Oh, beauty, beauty! terrima causa belli, thou dost play the devil with the hearts of men! Who is there who doth not wish to look upon thee, from the saint to the sinner?—None. For thee worlds have been lost; nations swept off the earth; thrones overturned; and cities laid in ashes! Adam, David, Marc Antony, Abelard, and Denis O'Shaughnessy, exhibit histories of thy power never to be forgotten, but the greatest of these is Denis O'Shaughnessy.

Susan was about the middle size; her tresses, like those of the daughters of her country, were a fair brown, and abundant. Her features were not such, we admit, as mark regular and scientific perfection, and perhaps much of their power was owing to their not being altogether symmetrical. Her great charm consisted in a spirit of youthful innocence, so guileless that the very light of purity and truth seemed to break in radiance from her countenance. Her form was round, light, and flexible. When she smiled her face seemed to lose the character of its mortality—so seraphic and full of an indescribable spell were its lineaments; that is, the spell was felt by its thrilling influence upon the beholder, rather than by any extraordinary perception of her external beauty. The general expression of her countenance, however, was that of melancholy. No person could look upon her! white forehead and dark flashing eyes, without perceiving that she was full of tenderness and enthusiasm; but let the light of cheerfulness fall upon her face, and you wished never to see it beam with any other spirit. In her met those extremes of character peculiar to her country. Her laughing lips expanded with the playful delicacy of mirth, or breathed forth, with untaught melody and deep pathos, her national songs of sorrow.

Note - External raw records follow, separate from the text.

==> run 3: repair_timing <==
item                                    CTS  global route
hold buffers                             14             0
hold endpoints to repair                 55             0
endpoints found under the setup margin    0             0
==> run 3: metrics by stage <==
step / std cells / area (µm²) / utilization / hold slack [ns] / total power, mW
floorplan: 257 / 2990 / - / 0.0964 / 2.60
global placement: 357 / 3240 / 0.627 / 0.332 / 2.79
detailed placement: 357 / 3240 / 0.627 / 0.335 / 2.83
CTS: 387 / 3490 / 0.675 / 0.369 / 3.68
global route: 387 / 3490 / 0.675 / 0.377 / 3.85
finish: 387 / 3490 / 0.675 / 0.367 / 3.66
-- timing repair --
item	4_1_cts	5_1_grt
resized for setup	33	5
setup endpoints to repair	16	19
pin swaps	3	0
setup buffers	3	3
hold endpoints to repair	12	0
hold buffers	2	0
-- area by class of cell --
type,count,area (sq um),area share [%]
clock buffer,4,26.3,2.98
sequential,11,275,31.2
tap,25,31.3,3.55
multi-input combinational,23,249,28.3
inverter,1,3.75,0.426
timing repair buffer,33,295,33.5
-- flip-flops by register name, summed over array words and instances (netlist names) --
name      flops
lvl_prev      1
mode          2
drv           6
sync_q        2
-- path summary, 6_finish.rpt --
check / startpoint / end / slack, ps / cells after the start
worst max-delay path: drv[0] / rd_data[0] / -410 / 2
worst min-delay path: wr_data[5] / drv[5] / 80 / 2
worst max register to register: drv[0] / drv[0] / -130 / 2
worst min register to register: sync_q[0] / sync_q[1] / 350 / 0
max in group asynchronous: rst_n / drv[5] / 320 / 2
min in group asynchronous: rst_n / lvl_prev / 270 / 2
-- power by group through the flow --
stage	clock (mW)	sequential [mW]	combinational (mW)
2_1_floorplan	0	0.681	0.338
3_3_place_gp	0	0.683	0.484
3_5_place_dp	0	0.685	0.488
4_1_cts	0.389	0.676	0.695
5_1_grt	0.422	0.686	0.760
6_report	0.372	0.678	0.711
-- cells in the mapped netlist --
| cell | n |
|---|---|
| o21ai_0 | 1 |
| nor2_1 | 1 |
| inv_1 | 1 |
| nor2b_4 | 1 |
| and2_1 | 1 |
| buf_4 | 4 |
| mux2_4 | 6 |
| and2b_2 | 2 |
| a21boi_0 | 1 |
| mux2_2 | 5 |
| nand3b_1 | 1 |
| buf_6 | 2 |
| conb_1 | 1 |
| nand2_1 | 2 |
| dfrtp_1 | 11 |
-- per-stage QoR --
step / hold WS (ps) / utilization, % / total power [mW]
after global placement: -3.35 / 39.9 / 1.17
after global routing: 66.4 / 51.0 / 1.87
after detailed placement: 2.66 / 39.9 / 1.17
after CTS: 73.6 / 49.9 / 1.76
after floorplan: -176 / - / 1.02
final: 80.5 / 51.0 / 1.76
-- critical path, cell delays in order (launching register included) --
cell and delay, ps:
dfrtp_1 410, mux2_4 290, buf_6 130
`src/rtl/cascade_timer_pkg.sv`:
```
package cascade_timer_pkg;

  localparam int SEL_W = 2;

  typedef enum logic [SEL_W-1:0] {
    SEL_RELOAD = 2'd0,
    SEL_COUNT  = 2'd1,
    SEL_CTRL   = 2'd2,
    SEL_FLAG   = 2'd3
  } reg_sel_e;

  localparam int CTL_RUN   = 0;
  localparam int CTL_IE    = 1;
  localparam int CTL_CHAIN = 2;
  localparam int CTL_W     = 3;

  typedef struct packed {
    logic chain;
    logic ie;
    logic run;
  } chan_ctrl_t;

endpackage

```
`src/rtl/cascade_timer_chan.sv`:
```
module cascade_timer_chan
  import cascade_timer_pkg::*;
#(
  parameter int CNT_W     = 32,
  parameter bit CAN_CHAIN = 1'b1
) (
  input  logic             clk,
  input  logic             rst,
  input  logic             reload_we,
  input  logic             ctrl_we,
  input  logic             flag_we,
  input  logic [CNT_W-1:0] wdata,
  input  logic             below_evt,
  output logic             evt_o,
  output logic [CNT_W-1:0] count_o,
  output logic [CNT_W-1:0] reload_o,
  output chan_ctrl_t       ctrl_o,
  output logic             flag_o,
  output logic             irq_o,
  output logic             trig_o
);

  logic [CNT_W-1:0] reload_q;
  logic [CNT_W-1:0] count_q;
  chan_ctrl_t       ctrl_q;
  chan_ctrl_t       ctrl_d;
  logic             flag_q;
  logic             flag_d;
  logic             irq_q;
  logic             trig_q;
  logic             chained;
  logic             step;
  logic             evt;
  logic             start;

  // channel 0 is built with CAN_CHAIN = 0, so its chain bit is inert
  assign chained = CAN_CHAIN && ctrl_q.chain;
  assign step    = ctrl_q.run && (chained ? below_evt : 1'b1);
  assign evt     = step && (count_q == '0);
  assign start   = ctrl_we && wdata[CTL_RUN] && !ctrl_q.run;

  always_comb begin
    ctrl_d = ctrl_q;
    if (ctrl_we) ctrl_d = chan_ctrl_t'(wdata[CTL_W-1:0]);
  end

  // expiry wins over a simultaneous write-one-to-clear
  assign flag_d = evt || (flag_q && !(flag_we && wdata[0]));

  always_ff @(posedge clk) begin
    if (rst) begin
      reload_q <= '0;
      count_q  <= '0;
      ctrl_q   <= '0;
      flag_q   <= 1'b0;
      irq_q    <= 1'b0;
      trig_q   <= 1'b0;
    end else begin
      if (reload_we) reload_q <= wdata;
      ctrl_q <= ctrl_d;
      if (start)     count_q <= reload_q;
      else if (evt)  count_q <= reload_q;
      else if (step) count_q <= count_q - 1'b1;
      flag_q <= flag_d;
      irq_q  <= flag_d && ctrl_d.ie;
      trig_q <= evt;
    end
  end

  assign evt_o    = evt;
  assign count_o  = count_q;
  assign reload_o = reload_q;
  assign ctrl_o   = ctrl_q;
  assign flag_o   = flag_q;
  assign irq_o    = irq_q;
  assign trig_o   = trig_q;

endmodule

```
`src/rtl/cascade_timer_regs.sv`:
```
module cascade_timer_regs
  import cascade_timer_pkg::*;
#(
  parameter int NUM_CH = 4,
  parameter int CNT_W  = 32,
  localparam int CH_W   = (NUM_CH > 1) ? $clog2(NUM_CH) : 1,
  localparam int ADDR_W = CH_W + SEL_W
) (
  input  logic              clk,
  input  logic              rst,
  input  logic              wr_en,
  input  logic [ADDR_W-1:0] wr_addr,
  input  logic [ADDR_W-1:0] rd_addr,
  input  logic [CNT_W-1:0]  reload_all [NUM_CH],
  input  logic [CNT_W-1:0]  count_all  [NUM_CH],
  input  chan_ctrl_t        ctrl_all   [NUM_CH],
  input  logic [NUM_CH-1:0] flag_all,
  output logic [NUM_CH-1:0] reload_we,
  output logic [NUM_CH-1:0] ctrl_we,
  output logic [NUM_CH-1:0] flag_we,
  output logic [CNT_W-1:0]  rd_data
);

  logic [CH_W-1:0] wr_ch;
  reg_sel_e        wr_sel;
  logic [CH_W-1:0] rd_ch;
  reg_sel_e        rd_sel;
  logic [CNT_W-1:0] rd_next;

  assign wr_ch  = wr_addr[ADDR_W-1:SEL_W];
  assign wr_sel = reg_sel_e'(wr_addr[SEL_W-1:0]);
  assign rd_ch  = rd_addr[ADDR_W-1:SEL_W];
  assign rd_sel = reg_sel_e'(rd_addr[SEL_W-1:0]);

  generate
    for (genvar i = 0; i < NUM_CH; i++) begin : g_dec
      logic hit;
      assign hit          = wr_en && (wr_ch == CH_W'(i));
      assign reload_we[i] = hit && (wr_sel == SEL_RELOAD);
      assign ctrl_we[i]   = hit && (wr_sel == SEL_CTRL);
      assign flag_we[i]   = hit && (wr_sel == SEL_FLAG);
    end
  endgenerate

  always_comb begin
    rd_next = '0;
    for (int i = 0; i < NUM_CH; i++) begin
      if (rd_ch == CH_W'(i)) begin
        case (rd_sel)
          SEL_RELOAD: rd_next = reload_all[i];
          SEL_COUNT:  rd_next = count_all[i];
          SEL_CTRL:   rd_next = {{(CNT_W-CTL_W){1'b0}}, ctrl_all[i]};
          SEL_FLAG:   rd_next = {{(CNT_W-1){1'b0}}, flag_all[i]};
          default:    rd_next = '0;
        endcase
      end
    end
  end

  always_ff @(posedge clk) begin
    if (rst) rd_data <= '0;
    else     rd_data <= rd_next;
  end

endmodule

```
`src/rtl/cascade_timer.sv`:
```
module cascade_timer
  import cascade_timer_pkg::*;
#(
  parameter int NUM_CH = 4,
  parameter int CNT_W  = 32,
  localparam int CH_W   = (NUM_CH > 1) ? $clog2(NUM_CH) : 1,
  localparam int ADDR_W = CH_W + SEL_W
) (
  input  logic              clk,
  input  logic              rst,
  input  logic              wr_en,
  input  logic [ADDR_W-1:0] wr_addr,
  input  logic [CNT_W-1:0]  wr_data,
  input  logic [ADDR_W-1:0] rd_addr,
  output logic [CNT_W-1:0]  rd_data,
  output logic [NUM_CH-1:0] irq,
  output logic [NUM_CH-1:0] trig
);

  logic [CNT_W-1:0]  reload_all [NUM_CH];
  logic [CNT_W-1:0]  count_all  [NUM_CH];
  chan_ctrl_t        ctrl_all   [NUM_CH];
  logic [NUM_CH-1:0] flag_all;
  logic [NUM_CH-1:0] evt_all;
  logic [NUM_CH-1:0] below_all;
  logic [NUM_CH-1:0] run_all;
  logic [NUM_CH-1:0] ie_all;
  logic [NUM_CH-1:0] chain_all;
  logic [NUM_CH-1:0] reload_we;
  logic [NUM_CH-1:0] ctrl_we;
  logic [NUM_CH-1:0] flag_we;

  cascade_timer_regs #(
    .NUM_CH(NUM_CH),
    .CNT_W (CNT_W)
  ) regs_i (
    .clk       (clk),
    .rst       (rst),
    .wr_en     (wr_en),
    .wr_addr   (wr_addr),
    .rd_addr   (rd_addr),
    .reload_all(reload_all),
    .count_all (count_all),
    .ctrl_all  (ctrl_all),
    .flag_all  (flag_all),
    .reload_we (reload_we),
    .ctrl_we   (ctrl_we),
    .flag_we   (flag_we),
    .rd_data   (rd_data)
  );

  generate
    for (genvar i = 0; i < NUM_CH; i++) begin : g_ch
      if (i == 0) begin : g_head
        assign below_all[i] = 1'b0;
      end else begin : g_link
        assign below_all[i] = evt_all[i-1];
      end

      cascade_timer_chan #(
        .CNT_W    (CNT_W),
        .CAN_CHAIN(i != 0)
      ) chan_i (
        .clk      (clk),
        .rst      (rst),
        .reload_we(reload_we[i]),
        .ctrl_we  (ctrl_we[i]),
        .flag_we  (flag_we[i]),
        .wdata    (wr_data),
        .below_evt(below_all[i]),
        .evt_o    (evt_all[i]),
        .count_o  (count_all[i]),
        .reload_o (reload_all[i]),
        .ctrl_o   (ctrl_all[i]),
        .flag_o   (flag_all[i]),
        .irq_o    (irq[i]),
        .trig_o   (trig[i])
      );

      assign run_all[i]   = ctrl_all[i].run;
      assign ie_all[i]    = ctrl_all[i].ie;
      assign chain_all[i] = ctrl_all[i].chain;
    end
  endgenerate

endmodule

```
`config.mk`:
```
export PLATFORM = sky130hd
export DESIGN_NAME = cascade_timer
export DESIGN_NICKNAME = d
export VERILOG_FILES = /design/src/rtl/cascade_timer_pkg.sv /design/src/rtl/cascade_timer_chan.sv /design/src/rtl/cascade_timer_regs.sv /design/src/rtl/cascade_timer.sv
export SDC_FILE = /design/constraint.sdc
export NUM_CORES = 1
export LEC_CHECK = 0
export ABC_AREA = 1
export BUFFER_PORTS_ARGS = -buffer_cell sky130_fd_sc_hd__buf_2
export CAP_MARGIN = 20
export CORE_MARGIN = 2
export CORE_UTILIZATION = 40
export CTS_BUF_LIST = sky130_fd_sc_hd__clkbuf_4
export DETAILED_ROUTE_END_ITERATION = 8
export GPL_TIMING_DRIVEN = 0
export SYNTH_ARGS = -nofsm -noshare
export SYNTH_HDL_FRONTEND = slang
export SYNTH_SLANG_ARGS = --single-unit
```
`constraint.sdc`:
```
create_clock -name clk -period 2.9 [get_ports clk]
set_clock_uncertainty 0.1 [all_clocks]
set_input_delay 0.29 -clock clk [delete_from_list [all_inputs] [get_ports clk]]
set_output_delay 0.29 -clock clk [all_outputs]
set_load 0.01 [all_outputs]
```
; Word level (Yosys, flattened, before mapping)
; Index checks and enable logic that the tools add are counted.
[word_totals]
regBits = 312
output_inout_bits = 40
word_cells = 142
[op_classes]
n_addsub = 4
n_eq_ne = 11
mux = 27
n_reduce_logical = 67
[op_table]
columns = operator, count
row1 = 2-to-1 mux 32 bit, 16
row2 = one-hot mux 32 bit (4 select lines), 4
row3 = logical NOT 32 bit, 4
row4 = subtractor 32 x 1 -> 32 bit (second input constant), 4
row5 = logical AND 1 bit, 43
row6 = == test 2 bit (second input constant), 8
row7 = nonzero test 3 bit, 4
row8 = logical NOT 1 bit, 8
row9 = logical NOT 2 bit, 4
row10 = 2-to-1 mux 2 bit, 4
row11 = == test 2 x 1 -> 1 bit (second input constant), 3
row12 = logical OR 1 bit, 4
row13 = 2-to-1 mux 1 bit, 3

; Logic depth before layout (Yosys ltp)
; Gate-level depths: netlist (run 1).
[logic_depth]
word_depth = 13
ltp_mapped = 19
ltp_nobuf = 18

; By module
; Synthesis (run 1) repeated with hierarchy kept, for this count alone.
[unflattened]
hier_cells = 2979
area_unflattened_um2 = 18594.1
[modules_own_cells]
columns = module, instances, cells_per_inst, area_per_inst_um2, seq_area_each_um2
row1 = cascade_timer_chan at g_ch[1].chan_i ..., 2, 584, 3776.1, 1401.3
row2 = cascade_timer_chan at g_ch[3].chan_i, 1, 594, 3860.0, 1401.3
row3 = cascade_timer_chan at g_ch[0].chan_i, 1, 566, 3767.4, 1401.3
row4 = cascade_timer_regs, 1, 650, 3410.8, 640.6
row5 = cascade_timer, 1, 1, 3.8, 0.0

; Worst setup path before layout (run 1)
; Ideal clock, no wire load.
[synth_timing]
kind = reg2reg
startpoint = register g_ch[2].chan_i.count_q[0]
endpoint = register g_ch[3].chan_i.count_q[10]
setup_ns = 0.117
arrival_time_ns = 2.031
required_time_ns = 2.683
path_slack_ns = 0.652
path_stages_with_launch = 15
period_less_slack_ns = 2.248
cell_sequence = dfxtp_1 > inv_1 > ha_1 > nand3_2 > nor2_4 > nand2_1 > nor4_1 > nand3_2 > nand2_2 > nand3_4 > nand2_8 > buf_12 > o21ai_0 > nor2_1 > nor2_1
[synth_between]
elab_chain_cells = 7
elab_cells_between_ends = 8
cone_classes = 3 x mux / 5 x reduce/logical
[synth_rtl]
columns = element, line
row1 = "start, declared", cascade_timer_chan.sv:24  ; logic [CNT_W-1:0] count_q;
row2 = "start signal, assigned", cascade_timer_chan.sv:61  ; if (start) count_q <= reload_q;
row3 = "start signal, assigned", cascade_timer_chan.sv:62  ; else if (evt) count_q <= reload_q;
row4 = "start signal, assigned", cascade_timer_chan.sv:63  ; else if (step) count_q <= count_q - 1'b1;
row5 = logical NOT 32 bit (*), cascade_timer_chan.sv:39  ; assign evt = step && (count_q == '0);
row6 = logical AND 1 bit (*), cascade_timer_chan.sv:39
row7 = 2-to-1 mux 1 bit (*), cascade_timer_chan.sv:38  ; assign step = ctrl_q.run && (chained ? below_evt : 1'b1);
row8 = logical AND 1 bit (*), cascade_timer_chan.sv:38
row9 = logical AND 1 bit, cascade_timer_chan.sv:39
row10 = 2-to-1 mux 32 bit, cascade_timer_chan.sv:62
row11 = 2-to-1 mux 32 bit, cascade_timer_chan.sv:61
row12 = "end signal, assigned", cascade_timer_chan.sv:61
row13 = "end signal, assigned", cascade_timer_chan.sv:62
row14 = "end signal, assigned", cascade_timer_chan.sv:63
row15 = "end, declared", cascade_timer_chan.sv:24
; Mark *: on every way between the ends. The rest lies on a longest branch, timed or not.
; A chain may end at the register's enable or synchronous reset.

; Worst setup path after layout (run 1)
[layout_timing]
startpoint = input rd_addr[0]
endpoint = register regs_i.rd_data[15]
[layout_between]
elab_chain_cells = 6
elab_cells_between_ends = 12
cone_classes = 3 x eq/ne / 8 x mux / 1 x reduce/logical
[layout_rtl]
columns = element, line
row1 = "start, declared", cascade_timer.sv:14  ; input logic [ADDR_W-1:0] rd_addr,
row2 = "== test 2 bit, or another cell as far along", cascade_timer_regs.sv:49  ; case (rd_sel)
row3 = one-hot mux 32 bit (4 select lines), cascade_timer_regs.sv:49
row4 = 2-to-1 mux 32 bit (3 in series), cascade_timer_regs.sv:48  ; if (rd_ch == CH_W'(i)) begin
row5 = 2-to-1 mux 32 bit (*), cascade_timer_regs.sv:48
row6 = "end signal, assigned", cascade_timer_regs.sv:62  ; else rd_data <= rd_next;
row7 = "end, declared", cascade_timer_regs.sv:21  ; output logic [CNT_W-1:0] rd_data
; Marks and branches as above.

==> summary.json, run 1 <==
{
  "outcome": "finished with violations",
  "violations": "design-rule violations, negative setup slack",
  "globalRouteOverflowTotal": 0,
  "dominantRegCellSynth": "sky130_fd_sc_hd__dfxtp_1",
  "fill_cells": 4440,
  "p_total_mw": 11.1,
  "buffers_added_on_ports": 81,
  "multi_input_area_sq_um": 8870,
  "maxSlewViolCount": 0,
  "synth_top_area_share": 0.365,
  "synth_enable_flop_cells": 0,
  "seqCellArea_sq_um": 6250,
  "timing.slew.headroom": 0.223,
  "dieArea_sq_um": 44500,
  "most_repeated_library_cell_on_the_critical_path": "sky130_fd_sc_hd__clkbuf_1",
  "netlist_top_cells_area": "sky130_fd_sc_hd__dfxtp_1 36%, sky130_fd_sc_hd__o21ai_0 8.7%, sky130_fd_sc_hd__nand2_1 8.2%, sky130_fd_sc_hd__a21oi_1 7.7%, sky130_fd_sc_hd__inv_1 6.9%",
  "yosys_reg_bits": 312,
  "final_antenna_net_count": 0,
  "sequential_share_of_the_synthesized_area": 0.365,
  "dp.cells": 3114,
  "timing.critical_path.from_type": "primary input",
  "ys_types": 55,
  "via_count_of_the_first_global_routing_pass": 17800,
  "static_leak_nw": 8.42,
  "max-clock-path-buffers": 3,
  "coreArea_sq_um": 42100,
  "irDropWorstVdd_uv": 233,
  "holdCritPathClass": "in2reg",
  "ys.warnings.count": 0,
  "synthArstFlopShare": 0,
  "final_hold_slack_ns": 0.0970,
  "crit_path_max_fanout": 10,
  "final_hold_viols": 0,
  "stdcell_count": 3333,
  "cts_buffers": 92,
  "hpwl_um": 58800,
  "std_cell_rows": 75,
  "gp_congestion": 1.10,
  "synth.net_count": 2542,
  "unrepaired_setup_endpoints_after_global_routing": "no",
  "clkLatencyLatePin_ns": 0.87,
  "clk_root_buffer_cell": "sky130_fd_sc_hd__clkbuf_4",
  "crit_path_max_delay_cell_type": "sky130_fd_sc_hd__buf_1",
  "max_stage_delay_ns": 0.92,
  "worst_setup_end_kind": "flip-flop",
  "die_width_um": 211,
  "nets_final": 2771,
  "arr_time_crit_path_ns": 3.55,
  "totalWireLength_um": 79600,
  "die-height_um": 211,
  "synth_cells": 2493,
  "cts_tree": "done",
  "remaining_drc_errors": 2,
  "fmax_mhz": 330,
  "cts.htree.levels": 3,
  "grt_max_degree": 13,
  "drt_iter0_drc": 2416,
  "yosys.area.top_type": "sky130_fd_sc_hd__dfxtp_1",
  "initial_utilization": 0.406,
  "io-pin-count": 83,
  "post_drt_wl_per_cell_um": 23.9,
  "final.setup.worst_slack_ns": -0.134,
  "fraction_of_layout_instances_using_a_drive_strength_above_1": 0.144,
  "netlist_area_before_placement_sq_um": 17100,
  "synthesis.area_per_instance_sq_um": 6.87,
  "timing.final.crit_period_ns": 3.03,
  "via_per_inst": 5.79,
  "critical_path.top_delay_family": "buffers and inverters",
  "numClockSinks": 312,
  "finalSetupViolCount": 5,
  "pin_slew_with_the_least_headroom_to_its_limit_ns": 1.17,
  "power.density_cell_area_nw_per_um2": 554,
  "max_cap_viol_count": 0,
  "critical_path_required_ns": 3.42,
  "worstPathCellList": "clkbuf_1 > nand2_1 > clkbuf_1 > buf_1 > clkbuf_1 > o22ai_1 > nand2_1 > a41oi_1",
  "detailedRoute.firstPassIterationCount": 9,
  "bufs_and_invs_on_worst_path": 4,
  "global_route.usage.total": 0.354,
  "grt_antenna_before_repair": 4,
  "num_vias": 19300,
  "clk_pin_slew_ns": 0.07,
  "crit_type": "in2reg",
  "grt_pass1_wl_um": 115000,
  "min_period_over_period": 1.05,
  "synthToLayoutAreaGrowth_pct": 16.8
}
[state kept, by name, indices dropped and copies added, names as in the netlist]
| signal | flops |
|---|---|
| g_ch.chan_i.irq_o | 4 |
| g_ch.chan_i.step | 1 |
| g_ch.chan_i.trig_o | 4 |
| g_ch.chan_i.ctrl_o | 8 |
| g_ch.chan_i.chained | 3 |
| g_ch.chan_i.count_o | 128 |
| g_ch.chan_i.flag_o | 4 |
| regs_i.rd_data | 32 |
| g_ch.chan_i.reload_o | 128 |
[cells in the final DEF (no fill, tap or decap), drive strengths merged, types with 5 or more instances in the layout]
cell	n
buf	139
nor4	17
o221ai	6
inv	352
nand4	18
nor2	216
o211ai	18
o21ai	306
a31oi	11
nand2	393
o31ai	5
clkbuf	240
a41oi	8
a221oi	13
o22ai	101
nor3	30
xor2	85
ha	6
dfxtp	312
dlygate4sd3	48
a22o	13
a21oi	268
clkinv	25
nand3	139
[layout make-up]
| cell class | count | share of cell area |
|---|---|---|
| Multi-Input combinational cell | 1675 | 0.443 |
| Sequential cell | 312 | 0.312 |
| Inverter | 351 | 0.0660 |
| Clock buffer | 137 | 0.0514 |
| Timing Repair Buffer | 135 | 0.0469 |
| Buffer | 155 | 0.0380 |
| Tap cell | 539 | 0.0337 |
| Clock inverter | 28 | 0.00801 |
| Antenna cell | 1 | 0.000125 |
[routing by layer]
metal  vias up  track usage  part of all wire
met2      1164        0.527              0.42
li1       8844            -                 -
met4         2        0.241             0.075
met3       274       0.0836              0.11
met5         -            0           0.00020
met1      9004        0.453              0.40
[report_power, final]
group / switching (mW) / total (mW) / internal, mW
logic: 1.47 / 2.19 / 0.720
clock network: 2.10 / 4.42 / 2.32
registers: 0.0786 / 4.46 / 4.39
[worst register-to-register path: stages (launching register included)]
cell                      delay, ns
sky130_fd_sc_hd__dfxtp_1       0.39
sky130_fd_sc_hd__inv_4         0.15
sky130_fd_sc_hd__ha_1          0.25
sky130_fd_sc_hd__nand3_4       0.14
sky130_fd_sc_hd__nor2_4        0.14
sky130_fd_sc_hd__nand2_1       0.10
sky130_fd_sc_hd__nor4_4        0.41
sky130_fd_sc_hd__nand3_2       0.17
sky130_fd_sc_hd__nand2_2       0.12
sky130_fd_sc_hd__nand3_4       0.18
sky130_fd_sc_hd__nand2_8       0.15
sky130_fd_sc_hd__buf_6         0.15
sky130_fd_sc_hd__nand2_1       0.09
sky130_fd_sc_hd__nand3_1       0.08
sky130_fd_sc_hd__a21oi_1       0.06
[repair_timing]
item	CTS	global route
pin swaps	3	4
endpoints found under the hold margin	150	0
gates resized for setup	10	16
hold buffers	48	0
buffers inserted	2	3
setup endpoints to repair	68	71
[cells in the mapped netlist (all sizes together) (2+ instances only)]
cell type,count
a22o,13
ha,6
nand4,18
a21oi,268
clkbuf,101
nor2,216
xnor2,4
nand3,139
nor3,30
nor4,17
a311oi,2
buf,54
nand3b,3
inv,350
a31oi,11
o2111ai,4
nor3b,2
o31ai,5
o221ai,6
a211oi,3
a41oi,8
a221oi,13
xor2,85
o21ai,306
o211ai,18
o22ai,101
nand2,393
dfxtp,312
[kinds of logic after synthesis]
kind of cell | share of synthesized area
adder cells (fa/ha/maj) | 0.00438
buffers and inverters | 0.120
AND/OR/NAND/NOR | 0.219
flip-flops | 0.365
XOR/XNOR | 0.0455
AO/OA/AOI/OAI | 0.246
[path summary, 6_finish.rpt]
path                         startpoint                          to  slack, ns  depth (start not counted)
max                          rd_addr[0]          regs_i.rd_data[15]      -0.13                          8
min reg2reg  g_ch[0].chan_i.count_o[30]  g_ch[0].chan_i.count_o[30]       0.38                          2
max reg2reg   g_ch[2].chan_i.count_o[0]  g_ch[3].chan_i.count_o[24]       0.04                         14
min                          rd_addr[2]          regs_i.rd_data[25]        0.1                          4
[through the flow]
| step | util | cell area, sq um | worst slack [ns] | setup TNS (ns) |
|---|---|---|---|---|
| global route | 0.475 | 20000 | 0.000234 | 0 |
| floorplan | - | 17100 | 0.652 | 0 |
| CTS | 0.473 | 19900 | 0.0135 | 0 |
| global placement | 0.432 | 18200 | -0.737 | -39.68 |
| finish | 0.475 | 20000 | -0.134 | -0.370 |
| detailed placement | 0.432 | 18200 | -0.697 | -38.81 |
No activity file was read; power rests on OpenSTA's default activity.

A little before she made her appearance, the moon had risen and softened with her dewy light the calm secluded scene around them. Denis, too, had an opportunity of seeing the lovely girl more distinctly. Her dress was simple but becoming. Her hair, except the side ringlets that fell to heighten the beauty of her neck, was bound up with a comb which Denis himself had presented to her. She wore a white dimity bedgown, that sat close to her well-formed person, descended below her knee, and opened before; the sleeves of it did not reach the elbow, but displayed an arm that could not be surpassed for whiteness and beauty. The bedgown was frilled about the shoulder, which it covered, leaving the neck only, and the upper part of her snowy bosom, visible. A dark ribbon, tied about her waist, threw her figure into exquisite outline, and gave her that simple elegance which at once bespeaks the harmony of due proportion.

On reaching the well she filled her vessel, and placed it on a small mound beside her; then sitting down, she mused for some time, and turning her eyes towards Denis's father's sighed deeply.

“It's the least,” said the humble girl, “that I may look towards the house that the only one I ever loved, or ever will love, lives in. Little I thought when I loved him that I was standin' between him an' God. Loved him! I wish I could say it was past. I wish I could: for I am afeared that till my weak heart breaks it will love him still. God pity me! It would be well for me I had never seen him! But why he should go to Maynooth without givin' me back my promise I cannot tell.”

Denis rose and approached her. Susan, on seeing him, started, and her lover could perceive that she hastily wiped the tears from her eyes. A single glance, however, convinced her that it was he; and such was the guileless simplicity of her heart, joined to the force of habit, that her face beamed with one of her wonted smiles at his appearance. This soon passed away, and her features again resumed an expression of deep melancholy. Our hero now forgot his learning; his polysyllables were laid aside, and his pedantry utterly abandoned. His pride, too, was gone, and the petty pomp of artificial character thing aside like an unnecessary garment which only oppresses the wearer.

“Susan,” said he, “I am sorry to see you look so pale and unhappy. I deeply regret it; and I could not permit this day to pass, without seeing and speaking to you. If I go to-morrow, Susan, may I now ask in what light will you remember me?”

“I'll remember you without anger, Denis; with sorrow will I remember you, but not, as I said, in anger; though God knows, and you know, the only token you lave me to remember you by is a broken heart.”

“Susan,” said Denis, “it was an unhappy attachment, as circumstances have turned out; and I wish for both our sakes we had never loved one another. For some time past my heart has been torn different ways, and, to tell you the truth, I acknowledge that within the last three or four months I have been little less than a villain to you.”

“You speak harshly of yourself, Denis; I hope, more so than you deserve.”